SQL Server Execution Times:
CPU time = 0 ms,  elapsed time = 0 ms.

(1357 row(s) affected)
Table ‘Worktable’. Scan count 0, logical reads 0, physical reads 0
Table ‘two’. Scan count 1, logical reads 6896, physical reads 0
Table ‘three’. Scan count 1, logical reads 56069, physical reads 0
Table ‘four’. Scan count 3, logical reads 4628, physical reads 0
Table ‘five’. Scan count 2, logical reads 10090, physical reads 0
Table ‘six’. Scan count 0, logical reads 0, physical reads 0
Table ‘seven’. Scan count 0, logical reads 4165, physical reads 0
Table ‘eight’. Scan count 0, logical reads 4520, physical reads 0
Table ‘nine’. Scan count 1489, logical reads 9299, physical reads 0
Table ‘ten’. Scan count 0, logical reads 4569, physical reads 0
Table ‘eleven’. Scan count 0, logical reads 3, physical reads 0
Table ‘twelve’. Scan count 0, logical reads 2, physical reads 0
Table ‘thirteen’. Scan count 1, logical reads 35, physical reads 0
Table ‘fourteen’. Scan count 1, logical reads 2, physical reads 0
Table ‘fifteen’. Scan count 1, logical reads 2, physical reads 0
Table ‘sixteen’. Scan count 335, logical reads 720, physical reads 0
Table ‘Worktable’. Scan count 0, logical reads 0, physical reads 0
Table ‘seventeen’. Scan count 335, logical reads 721, physical reads 0
Table ‘eighteen’. Scan count 1, logical reads 22, physical reads 0
Table ‘nineteen’. Scan count 1, logical reads 2, physical reads 0
Table ‘twenty’. Scan count 1, logical reads 100039, physical reads 0

SQL Server Execution Times:    CPU time = 13093 ms,  elapsed time = 20205 ms.

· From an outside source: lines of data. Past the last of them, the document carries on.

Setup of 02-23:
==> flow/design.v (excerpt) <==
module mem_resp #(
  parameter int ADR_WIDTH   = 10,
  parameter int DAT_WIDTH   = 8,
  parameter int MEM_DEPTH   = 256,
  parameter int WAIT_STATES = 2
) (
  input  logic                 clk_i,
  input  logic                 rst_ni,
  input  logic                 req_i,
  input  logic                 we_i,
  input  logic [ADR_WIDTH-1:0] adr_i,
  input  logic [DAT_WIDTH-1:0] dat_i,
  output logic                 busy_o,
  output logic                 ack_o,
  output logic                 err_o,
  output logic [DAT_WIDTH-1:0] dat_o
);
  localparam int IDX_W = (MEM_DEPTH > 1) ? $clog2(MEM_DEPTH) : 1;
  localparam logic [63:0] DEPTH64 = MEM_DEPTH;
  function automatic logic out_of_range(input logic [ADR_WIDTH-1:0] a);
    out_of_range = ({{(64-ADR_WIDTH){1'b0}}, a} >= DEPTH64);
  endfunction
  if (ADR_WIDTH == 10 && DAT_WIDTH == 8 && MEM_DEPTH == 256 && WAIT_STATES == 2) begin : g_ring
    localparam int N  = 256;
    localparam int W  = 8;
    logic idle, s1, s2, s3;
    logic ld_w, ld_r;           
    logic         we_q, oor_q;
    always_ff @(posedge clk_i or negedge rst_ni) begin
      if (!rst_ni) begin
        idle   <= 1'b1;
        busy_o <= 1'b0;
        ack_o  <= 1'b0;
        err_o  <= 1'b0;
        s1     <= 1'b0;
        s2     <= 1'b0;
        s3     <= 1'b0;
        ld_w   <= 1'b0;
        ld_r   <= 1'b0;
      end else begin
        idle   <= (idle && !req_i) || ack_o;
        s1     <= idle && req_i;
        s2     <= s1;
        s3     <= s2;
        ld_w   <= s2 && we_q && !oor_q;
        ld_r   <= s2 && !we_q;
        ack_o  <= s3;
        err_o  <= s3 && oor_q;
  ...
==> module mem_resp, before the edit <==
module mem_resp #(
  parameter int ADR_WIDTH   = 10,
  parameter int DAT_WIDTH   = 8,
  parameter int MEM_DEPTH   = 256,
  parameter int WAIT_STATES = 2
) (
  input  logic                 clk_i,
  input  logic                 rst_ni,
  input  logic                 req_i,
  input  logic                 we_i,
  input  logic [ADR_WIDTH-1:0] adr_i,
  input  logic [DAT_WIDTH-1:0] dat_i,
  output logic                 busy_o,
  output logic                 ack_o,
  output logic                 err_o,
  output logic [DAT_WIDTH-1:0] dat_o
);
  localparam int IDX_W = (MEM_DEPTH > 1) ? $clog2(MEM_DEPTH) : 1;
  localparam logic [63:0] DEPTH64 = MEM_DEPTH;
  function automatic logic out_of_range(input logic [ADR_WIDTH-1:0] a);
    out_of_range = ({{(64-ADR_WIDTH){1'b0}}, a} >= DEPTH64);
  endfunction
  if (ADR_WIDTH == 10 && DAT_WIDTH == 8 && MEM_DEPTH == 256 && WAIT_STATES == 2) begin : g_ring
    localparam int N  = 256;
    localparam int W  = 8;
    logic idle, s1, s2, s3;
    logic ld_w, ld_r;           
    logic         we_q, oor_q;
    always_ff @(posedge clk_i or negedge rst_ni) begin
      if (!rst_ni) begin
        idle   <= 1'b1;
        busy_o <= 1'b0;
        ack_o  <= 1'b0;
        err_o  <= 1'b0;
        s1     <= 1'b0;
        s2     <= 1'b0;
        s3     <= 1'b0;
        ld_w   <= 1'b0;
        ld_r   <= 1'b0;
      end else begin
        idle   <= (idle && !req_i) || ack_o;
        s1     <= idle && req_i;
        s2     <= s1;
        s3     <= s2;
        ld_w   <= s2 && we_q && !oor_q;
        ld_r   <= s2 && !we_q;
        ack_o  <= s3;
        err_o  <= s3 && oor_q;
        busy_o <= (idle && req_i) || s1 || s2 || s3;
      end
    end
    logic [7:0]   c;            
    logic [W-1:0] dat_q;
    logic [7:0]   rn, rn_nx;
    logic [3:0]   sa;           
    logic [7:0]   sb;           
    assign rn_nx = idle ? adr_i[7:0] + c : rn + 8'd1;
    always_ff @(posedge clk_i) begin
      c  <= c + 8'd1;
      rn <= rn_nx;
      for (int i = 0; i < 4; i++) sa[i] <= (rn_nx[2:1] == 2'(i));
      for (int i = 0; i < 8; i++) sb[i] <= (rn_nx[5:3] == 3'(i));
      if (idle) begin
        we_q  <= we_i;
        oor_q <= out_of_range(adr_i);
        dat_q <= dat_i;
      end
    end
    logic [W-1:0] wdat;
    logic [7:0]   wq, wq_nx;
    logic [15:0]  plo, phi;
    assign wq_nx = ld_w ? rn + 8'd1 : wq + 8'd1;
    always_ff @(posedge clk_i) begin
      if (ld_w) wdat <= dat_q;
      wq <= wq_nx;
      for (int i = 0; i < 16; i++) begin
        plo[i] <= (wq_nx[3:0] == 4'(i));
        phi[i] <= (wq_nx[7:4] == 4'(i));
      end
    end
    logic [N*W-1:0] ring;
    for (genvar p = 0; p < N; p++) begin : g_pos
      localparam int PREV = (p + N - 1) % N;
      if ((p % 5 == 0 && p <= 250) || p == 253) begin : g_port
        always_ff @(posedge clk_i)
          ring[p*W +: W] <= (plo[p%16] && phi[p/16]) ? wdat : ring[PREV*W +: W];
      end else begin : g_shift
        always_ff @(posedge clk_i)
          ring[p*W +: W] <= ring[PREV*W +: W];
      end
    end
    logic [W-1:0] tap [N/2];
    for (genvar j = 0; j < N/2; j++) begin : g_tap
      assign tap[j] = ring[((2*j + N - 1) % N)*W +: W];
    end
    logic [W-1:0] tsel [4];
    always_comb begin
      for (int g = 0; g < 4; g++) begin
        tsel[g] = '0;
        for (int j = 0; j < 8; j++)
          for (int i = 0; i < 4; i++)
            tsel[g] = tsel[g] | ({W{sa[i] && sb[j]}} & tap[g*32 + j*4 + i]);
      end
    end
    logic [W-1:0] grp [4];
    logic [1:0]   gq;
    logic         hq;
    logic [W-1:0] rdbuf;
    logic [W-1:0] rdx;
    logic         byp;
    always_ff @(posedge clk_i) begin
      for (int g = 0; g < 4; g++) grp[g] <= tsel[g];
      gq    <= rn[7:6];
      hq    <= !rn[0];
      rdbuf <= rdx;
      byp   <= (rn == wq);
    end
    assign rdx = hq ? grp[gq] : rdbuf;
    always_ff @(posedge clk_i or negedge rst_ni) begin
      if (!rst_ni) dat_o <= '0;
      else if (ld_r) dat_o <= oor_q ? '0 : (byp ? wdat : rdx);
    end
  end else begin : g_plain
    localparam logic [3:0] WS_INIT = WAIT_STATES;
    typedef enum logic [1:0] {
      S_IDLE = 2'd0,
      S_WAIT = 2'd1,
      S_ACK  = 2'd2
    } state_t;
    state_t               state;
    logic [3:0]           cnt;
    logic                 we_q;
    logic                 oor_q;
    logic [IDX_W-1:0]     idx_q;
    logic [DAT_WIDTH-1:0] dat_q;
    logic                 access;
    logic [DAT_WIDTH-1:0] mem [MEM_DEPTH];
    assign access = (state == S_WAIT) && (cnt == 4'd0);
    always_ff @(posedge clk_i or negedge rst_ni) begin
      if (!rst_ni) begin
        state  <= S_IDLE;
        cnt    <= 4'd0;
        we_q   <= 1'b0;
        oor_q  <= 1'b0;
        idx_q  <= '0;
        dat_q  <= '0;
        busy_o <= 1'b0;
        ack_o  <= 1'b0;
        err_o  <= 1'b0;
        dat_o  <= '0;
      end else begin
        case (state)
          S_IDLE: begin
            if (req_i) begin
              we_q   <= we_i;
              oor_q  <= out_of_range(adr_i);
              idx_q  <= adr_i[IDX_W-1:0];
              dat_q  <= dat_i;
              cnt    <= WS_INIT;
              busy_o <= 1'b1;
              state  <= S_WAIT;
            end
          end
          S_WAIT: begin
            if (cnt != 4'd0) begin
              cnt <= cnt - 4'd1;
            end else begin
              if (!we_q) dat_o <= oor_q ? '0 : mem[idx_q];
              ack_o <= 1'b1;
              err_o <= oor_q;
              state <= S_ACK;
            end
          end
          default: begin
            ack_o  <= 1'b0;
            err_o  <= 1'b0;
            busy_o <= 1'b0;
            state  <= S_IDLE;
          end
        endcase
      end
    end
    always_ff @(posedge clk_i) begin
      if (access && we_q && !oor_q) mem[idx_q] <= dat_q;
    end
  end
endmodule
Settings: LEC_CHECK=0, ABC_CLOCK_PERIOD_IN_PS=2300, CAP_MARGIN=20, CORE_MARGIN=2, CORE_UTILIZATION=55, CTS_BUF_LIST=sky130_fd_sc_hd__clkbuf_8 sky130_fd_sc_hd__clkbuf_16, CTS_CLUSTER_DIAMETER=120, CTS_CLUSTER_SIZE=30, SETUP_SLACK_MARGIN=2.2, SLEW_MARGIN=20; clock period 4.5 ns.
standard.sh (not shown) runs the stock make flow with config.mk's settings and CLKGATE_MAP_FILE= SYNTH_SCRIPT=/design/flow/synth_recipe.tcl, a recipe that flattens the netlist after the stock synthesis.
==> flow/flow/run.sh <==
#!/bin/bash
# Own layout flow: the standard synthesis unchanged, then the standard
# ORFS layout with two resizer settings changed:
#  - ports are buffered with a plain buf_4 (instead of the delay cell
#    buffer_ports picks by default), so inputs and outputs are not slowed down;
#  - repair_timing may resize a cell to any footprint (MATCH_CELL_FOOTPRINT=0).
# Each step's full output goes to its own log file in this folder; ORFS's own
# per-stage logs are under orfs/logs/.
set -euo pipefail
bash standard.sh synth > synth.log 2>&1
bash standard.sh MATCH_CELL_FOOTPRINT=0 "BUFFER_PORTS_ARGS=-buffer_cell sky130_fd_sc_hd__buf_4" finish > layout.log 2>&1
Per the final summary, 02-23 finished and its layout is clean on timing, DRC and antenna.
What follows belongs to an exercise in optimizing a design on an open flow for small area, a short achievable clock period and few clock cycles; a production flow would make more cautious choices. At most, simulation tests tie the RTL to the original design; equivalence was not proved. No activity file was given, so power comes from the tool's default toggle rates.

== the previous run ==
==> module four_channel_rate_limited_averager_top, before the edit <==
module four_channel_rate_limited_averager_top (
	input  logic                          clk,
	input  logic                          arst_n,
	input  logic                          s_tvalid,
	output logic                          s_tready,
	input  logic [fcrla_pkg::IN_W-1:0]    s_tdata,
	input  logic [1:0]                    s_tuser,
	output logic                          m_tvalid,
	input  logic                          m_tready,
	output logic [fcrla_pkg::OUT_W-1:0]   m_tdata,
	input  logic                          cfg_we,
	input  logic [fcrla_pkg::IVAL_W-1:0]  cfg_data
);
	localparam int TW = fcrla_pkg::TALLY_W;
	localparam int XW = fcrla_pkg::TRIPLE_W;
	localparam int HW = fcrla_pkg::TIME_W / 2;
	logic [fcrla_pkg::IVAL_W-1:0] ival_q;
	logic                         cfgd_q;    
	logic                         stream_q;
	logic [2*HW-1:0]              last_q;
	logic [HW:0]                  end_q;     
	logic [2*HW-1:0]              cand_last_q;  
	logic [HW:0]                  cand_end_q;   
	logic                         take_last_q;  
	logic                         take_end_q;   
	logic [2*HW-1:0]              last_v;
	logic [HW:0]                  end_v;
	logic [TW-1:0]                tally_q;
	logic [XW-1:0]                triple_q;  
	logic                         ready_q;
	logic                         pend_q;    
	logic                         busy_q;    
	logic                         valid_q;   
	logic [fcrla_pkg::CNT_W-1:0]  cnt_q;
	logic [TW-1:0]                count_q;   
	logic [XW-1:0]                count3_q;
	logic                         accept;
	logic                         start;
	logic                         smp;
	logic [HW-1:0]                now_lo, now_hi, last_hi1;
	logic                         borrow;
	logic                         lt_end;
	logic                         in_window;
	logic                         hi_zero;
	logic                         emit;
	logic                         div_free;
	logic                         load;
	logic                         zero;
	logic                         add;
	logic                         done;
	logic                         busy_d, valid_d, pend_d, free_d;
	logic [TW-1:0]                tally_d, tally_inc;
	logic [XW-1:0]                triple_d, triple_inc;
	logic [HW-1:0]                cand_hi1, kept_hi1;
	logic                         cmd_smp, smp_ok;
	logic [HW:0]                  end_sum;
	logic [fcrla_pkg::AVG_W-1:0]  avg [fcrla_pkg::LANES];
	assign now_lo   = s_tdata[1 +: HW];
	assign now_hi   = s_tdata[1 + HW +: HW];
	assign div_free = !busy_q && !valid_q;
	assign load     = pend_q && div_free;
	assign s_tready = ready_q;
	assign accept   = s_tvalid && ready_q;
	assign cmd_smp  = s_tvalid && (s_tuser == 2'd0) && s_tdata[0];
	assign smp_ok   = ready_q && stream_q;
	assign start    = s_tvalid && (s_tuser == 2'd1) && ready_q;
	assign smp      = cmd_smp && smp_ok;
	assign zero     = load || start;
	assign add      = cmd_smp && smp_ok && (load || !tally_q[TW-1]);
	assign tally_inc  = tally_q + TW'(1);
	assign triple_inc = triple_q + XW'(3);
	assign tally_d    = zero ? TW'(add) : (add ? tally_inc : tally_q);
	assign triple_d   = zero ? (add ? XW'(3) : '0) : (add ? triple_inc : triple_q);
	assign last_v    = take_last_q ? cand_last_q : last_q;
	assign end_v     = take_end_q ? cand_end_q : end_q;
	assign last_hi1  = take_last_q ? cand_hi1 : kept_hi1;
	assign cand_hi1  = cand_last_q[2*HW-1:HW] + HW'(1);
	assign kept_hi1  = last_q[2*HW-1:HW] + HW'(1);
	assign borrow    = now_lo < last_v[HW-1:0];
	assign lt_end    = now_lo < end_v[HW-1:0];
	assign in_window = end_v[HW] ? (!borrow || lt_end) : (!borrow && lt_end);
	assign hi_zero   = borrow ? (now_hi == last_hi1) : (now_hi == last_v[2*HW-1:HW]);
	assign emit      = smp && hi_zero && in_window ? 1'b0 : smp;
	assign end_sum  = (cfgd_q ? {1'b0, last_v[HW-1:0]} : {1'b0, now_lo}) + (HW+1)'(ival_q);
	assign done    = busy_q && cnt_q == fcrla_pkg::CNT_W'(fcrla_pkg::STEPS - 1);
	assign busy_d  = load || (busy_q && !done);
	assign valid_d = done || (valid_q && !m_tready);
	assign free_d  = !busy_d && !valid_d;
	assign pend_d  = emit || (pend_q && !div_free);
	genvar g;
	generate
		for (g = 0; g < fcrla_pkg::LANES; g++) begin : g_lane
			fcrla_lane u_lane (
				.clk      (clk),
				.acc_zero (zero),
				.add      (add),
				.sample   (s_tdata[33 + 16*g +: fcrla_pkg::SAMPLE_BITS]),
				.follow   (free_d),
				.step     (load || busy_q),
				.d1       (count_q),
				.d3       (count3_q),
				.avg      (avg[g])
			);
		end
	endgenerate
	always_ff @(posedge clk) begin
		tally_q  <= tally_d;
		triple_q <= triple_d;
		if (free_d) begin
			count_q  <= tally_d;
			count3_q <= triple_d;
		end
		if (load) begin
			cnt_q <= fcrla_pkg::CNT_W'(1);
		end else if (busy_q) begin
			cnt_q <= cnt_q + fcrla_pkg::CNT_W'(1);
		end
	end
	always_ff @(posedge clk or negedge arst_n) begin
		if (!arst_n) begin
			ival_q <= fcrla_pkg::EMIT_INTERVAL_RESET;
			cfgd_q <= 1'b0;
		end else begin
			cfgd_q <= cfg_we;
			if (cfg_we) begin
				ival_q <= cfg_data;
			end
		end
	end
	always_ff @(posedge clk or negedge arst_n) begin
		if (!arst_n) begin
			stream_q <= 1'b0;
		end else if (accept && s_tuser == 2'd1) begin
			stream_q <= 1'b1;
		end else if (accept && s_tuser == 2'd2) begin
			stream_q <= 1'b0;
		end
	end
	always_ff @(posedge clk) begin
		cand_last_q <= {now_hi, now_lo};
		cand_end_q  <= end_sum;
	end
	always_ff @(posedge clk or negedge arst_n) begin
		if (!arst_n) begin
			last_q      <= '0;
			end_q       <= (HW+1)'(fcrla_pkg::EMIT_INTERVAL_RESET);
			take_last_q <= 1'b0;
			take_end_q  <= 1'b0;
		end else begin
			last_q      <= last_v;
			end_q       <= end_v;
			take_last_q <= emit;
			take_end_q  <= emit || cfgd_q;
		end
	end
	always_ff @(posedge clk or negedge arst_n) begin
		if (!arst_n) begin
			ready_q <= 1'b1;
			pend_q  <= 1'b0;
			busy_q  <= 1'b0;
			valid_q <= 1'b0;
		end else begin
			ready_q <= !cfg_we && !(pend_d && !free_d);
			pend_q  <= pend_d;
			busy_q  <= busy_d;
			valid_q <= valid_d;
		end
	end
	assign m_tvalid = valid_q;
	assign m_tdata  = {3'b000, count_q, avg[3], avg[2], avg[1], avg[0]};
endmodule
export LEC_CHECK = 0
export CAP_MARGIN = 20
export CORE_MARGIN = 2
export CORE_UTILIZATION = 40
export CTS_CLUSTER_DIAMETER = 100
export CTS_CLUSTER_SIZE = 24
export SETUP_SLACK_MARGIN = 2.5
export SLEW_MARGIN = 20
create_clock -name core_clock -period 5.5 [get_ports {clk}]
standard.sh (not shown) runs the stock make flow with config.mk's settings and CLKGATE_MAP_FILE= SYNTH_SCRIPT=/design/flow/synth_recipe.tcl, a recipe that flattens the netlist after the stock synthesis.
==> flow/flow/run.sh <==
#!/bin/bash
# The standard layout (the standard.sh: standard synthesis, floorplan, placement, CTS,
# routing), except that the port buffers placement inserts are plain buffers
# (sky130_fd_sc_hd__buf_1) instead of the delay cell ORFS picks by default. Every input and
# output port still gets its own buffer; resizing may upsize it later.
set -euo pipefail
export BUFFER_PORTS_ARGS="-buffer_cell sky130_fd_sc_hd__buf_1"
bash standard.sh finish > standard.log 2>&1
Testbench counts of the previous run, summed over its fixed seeds: cycles 15,879.
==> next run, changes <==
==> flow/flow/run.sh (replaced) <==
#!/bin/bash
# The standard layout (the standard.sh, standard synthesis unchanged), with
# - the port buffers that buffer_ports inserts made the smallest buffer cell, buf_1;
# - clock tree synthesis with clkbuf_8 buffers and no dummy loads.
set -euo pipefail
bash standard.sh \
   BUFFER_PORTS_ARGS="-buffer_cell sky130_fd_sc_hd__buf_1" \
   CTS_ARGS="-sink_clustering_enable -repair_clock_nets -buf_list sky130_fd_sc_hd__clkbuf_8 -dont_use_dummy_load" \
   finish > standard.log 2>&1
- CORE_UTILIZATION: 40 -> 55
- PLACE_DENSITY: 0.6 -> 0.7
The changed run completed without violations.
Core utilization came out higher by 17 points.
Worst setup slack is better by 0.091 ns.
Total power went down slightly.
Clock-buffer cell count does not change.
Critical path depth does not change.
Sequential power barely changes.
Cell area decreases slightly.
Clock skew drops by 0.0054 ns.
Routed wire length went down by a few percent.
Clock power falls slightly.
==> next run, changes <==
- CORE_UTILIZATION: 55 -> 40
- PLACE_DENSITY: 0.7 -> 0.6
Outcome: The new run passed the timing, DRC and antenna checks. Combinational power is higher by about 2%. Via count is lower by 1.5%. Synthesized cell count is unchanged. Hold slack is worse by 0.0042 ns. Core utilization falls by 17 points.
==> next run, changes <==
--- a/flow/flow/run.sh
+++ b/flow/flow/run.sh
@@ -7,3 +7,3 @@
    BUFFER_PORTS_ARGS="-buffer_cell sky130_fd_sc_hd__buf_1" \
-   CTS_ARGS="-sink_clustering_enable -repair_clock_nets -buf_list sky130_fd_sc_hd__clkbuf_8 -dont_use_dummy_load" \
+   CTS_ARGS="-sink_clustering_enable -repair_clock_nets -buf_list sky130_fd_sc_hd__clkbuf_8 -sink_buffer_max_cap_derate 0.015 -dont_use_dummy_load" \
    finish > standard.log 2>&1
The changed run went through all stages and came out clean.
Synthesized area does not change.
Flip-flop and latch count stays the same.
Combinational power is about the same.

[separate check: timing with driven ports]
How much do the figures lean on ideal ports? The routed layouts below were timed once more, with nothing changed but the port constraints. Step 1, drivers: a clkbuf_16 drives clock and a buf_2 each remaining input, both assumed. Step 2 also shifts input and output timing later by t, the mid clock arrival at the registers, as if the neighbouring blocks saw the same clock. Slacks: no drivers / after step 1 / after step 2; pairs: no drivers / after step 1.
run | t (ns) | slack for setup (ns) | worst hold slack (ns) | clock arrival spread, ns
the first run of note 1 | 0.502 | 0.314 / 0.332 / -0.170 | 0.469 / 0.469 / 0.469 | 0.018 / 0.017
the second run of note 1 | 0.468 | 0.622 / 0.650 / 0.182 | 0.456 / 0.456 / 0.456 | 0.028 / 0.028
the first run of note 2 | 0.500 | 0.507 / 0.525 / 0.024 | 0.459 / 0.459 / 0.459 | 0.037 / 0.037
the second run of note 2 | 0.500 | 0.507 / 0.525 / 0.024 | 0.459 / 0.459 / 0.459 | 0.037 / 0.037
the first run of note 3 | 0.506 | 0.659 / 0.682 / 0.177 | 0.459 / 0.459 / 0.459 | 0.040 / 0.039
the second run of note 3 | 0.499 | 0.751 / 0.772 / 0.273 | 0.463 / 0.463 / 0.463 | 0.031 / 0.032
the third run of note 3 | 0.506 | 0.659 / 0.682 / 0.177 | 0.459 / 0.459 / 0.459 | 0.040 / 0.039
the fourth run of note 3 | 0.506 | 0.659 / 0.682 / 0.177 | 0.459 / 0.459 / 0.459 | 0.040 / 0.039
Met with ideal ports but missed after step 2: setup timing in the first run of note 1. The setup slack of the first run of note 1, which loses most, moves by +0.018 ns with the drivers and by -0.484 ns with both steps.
What follows belongs to an exercise in optimizing a design on an open flow for small area, a short achievable clock period and few clock cycles per item; a production flow would make more cautious choices. No run shown here included a check of the RTL's function; only the layout flow was run.

==> flow/design.v (outline; a module is shown in full before it is edited, if it fits) <==
// module csa_x2: 7 lines
// module csa_fa: 10 lines
// module csa_mj: 8 lines
// module omux3: 11 lines
// module mul_tree: 1411 lines
// module round_add: 452 lines
// module tz23: 11 lines
// module ieee754_mul_arb: 238 lines
module ieee754_mul_arb (
  input  logic        clk,
  input  logic        rst_n,
  input  logic        req0_valid,
  input  logic [31:0] req0_a,
  input  logic [31:0] req0_b,
  output logic        req0_ready,
  input  logic        req1_valid,
  input  logic [31:0] req1_a,
  input  logic [31:0] req1_b,
  output logic        req1_ready,
  output logic        rsp_valid,
  input  logic        rsp_ready,
  output logic        rsp_id,
  output logic [31:0] rsp_s,
  output logic        rsp_ovf,
  output logic        rsp_unf
);
  // ...
==> flow/flow/run.sh <==
#!/bin/bash
# The standard layout (standard.sh) with changes to how it is made, not to what it must meet
# (the clock and constraints are the design's):
#  - timing repair aims at a setup slack of SETUP_SLACK_MARGIN ns instead of the default;
#  - the buffers that every port gets are buf_2 cells instead of the default delay buffers;
#  - clock tree synthesis builds the tree from clkbuf_8 cells (clkbuf_16 at the root) and adds
#    no dummy loads.
# standard.sh's output goes to standard.log here; each ORFS step logs to orfs/logs/.
set -euo pipefail
export SETUP_SLACK_MARGIN=7.0
export BUFFER_PORTS_ARGS="-buffer_cell sky130_fd_sc_hd__buf_2"
export CTS_ARGS="-sink_clustering_enable -repair_clock_nets -dont_use_dummy_load -root_buf sky130_fd_sc_hd__clkbuf_16 -buf_list sky130_fd_sc_hd__clkbuf_8"
bash standard.sh > standard.log 2>&1
==> flow/standard.sh <==
#!/bin/bash
# synth_recipe.tcl (not shown) runs the flow's synth.tcl, then flattens the netlist and writes it again
# the make line also repeats each setting of config.mk as NAME=value (left out here)
make -C /OpenROAD-flow-scripts/flow DESIGN_CONFIG=/design/flow/config.mk WORK_HOME=/design/flow/orfs CLKGATE_MAP_FILE= SYNTH_SCRIPT=/design/flow/synth_recipe.tcl "${@:-finish}"
==> flow/config.mk <==
export PLATFORM = sky130hd
export DESIGN_NAME = ieee754_mul_arb
export DESIGN_NICKNAME = ieee754_mul_arb
export VERILOG_FILES = /design/flow/design.v
export SDC_FILE = /design/flow/constraint.sdc
export NUM_CORES = 4
export LEC_CHECK = 0
export CAP_MARGIN = 20
export CORE_MARGIN = 2
export CORE_UTILIZATION = 55
export SLEW_MARGIN = 20
export SYNTH_HIERARCHICAL = 1
==> flow/constraint.sdc <==
create_clock -name core_clock -period 10.5 [get_ports {clk}]
set_input_delay 2.1000 -clock core_clock [delete_from_list [all_inputs] [get_ports {clk}]]
set_output_delay 2.1000 -clock core_clock [all_outputs]
set_load 0.01 [all_outputs]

The query ran in almost 20 seconds. The only change I made was to the CTE and the coalesce function instead of Max SQL Server parse and compile time:

SQL Server parse and compile time:
CPU time = 0 ms, elapsed time = 0 ms.

SQL Server Execution Times:
CPU time = 0 ms,  elapsed time = 0 ms.

SQL Server Execution Times:
CPU time = 0 ms,  elapsed time = 0 ms.

SQL Server Execution Times:
CPU time = 0 ms,  elapsed time = 0 ms.

(1357 row(s) affected)
Table ‘Worktable’. Scan count 2714, logical reads 10947, physical reads 0
Table ‘two’. Scan count 0, logical reads 13422, physical reads 0
Table ‘three’. Scan count 1357, logical reads 17500, physical reads 0
Table ‘four’. Scan count 2, logical reads 8680, physical reads 0
Table ‘five’. Scan count 2, logical reads 10090, physical reads 0
Table ‘six’. Scan count 0, logical reads 0, physical reads 0
Table ‘seven’. Scan count 0, logical reads 4165, physical reads 0
Table ‘eight’. Scan count 0, logical reads 4520, physical reads 0
Table ‘nine’. Scan count 1489, logical reads 9299, physical reads 0
Table ‘ten’. Scan count 0, logical reads 4569, physical reads 0
Table ‘eleven’. Scan count 0, logical reads 3, physical reads 0
Table ‘twelve’. Scan count 0, logical reads 2, physical reads 0
Table ‘thirteen’. Scan count 1, logical reads 35, physical reads 0
Table ‘fourteen’. Scan count 1, logical reads 2, physical reads 0
Table ‘fifteen’. Scan count 1, logical reads 2, physical reads 0
Table ‘sixteen’. Scan count 335, logical reads 720, physical reads 0
Table ‘Worktable’. Scan count 0, logical reads 0, physical reads 0
Table ‘seventeen’. Scan count 335, logical reads 721, physical reads 0
Table ‘eighteen’. Scan count 1, logical reads 22, physical reads 0
Table ‘nineteen’. Scan count 1, logical reads 2, physical reads 0
Table ‘twenty’. Scan count 1, logical reads 100045, physical reads 0

SQL Server Execution Times:    CPU time = 5797 ms,  elapsed time = 7196 ms.

This query ran in just over 7 seconds. Because these are exports and are not always in memory, I have found that there is larger discrepancy in the elapsed time the first time each query is run. For the purposes of comparison I ran them each multiple times before taking the stats.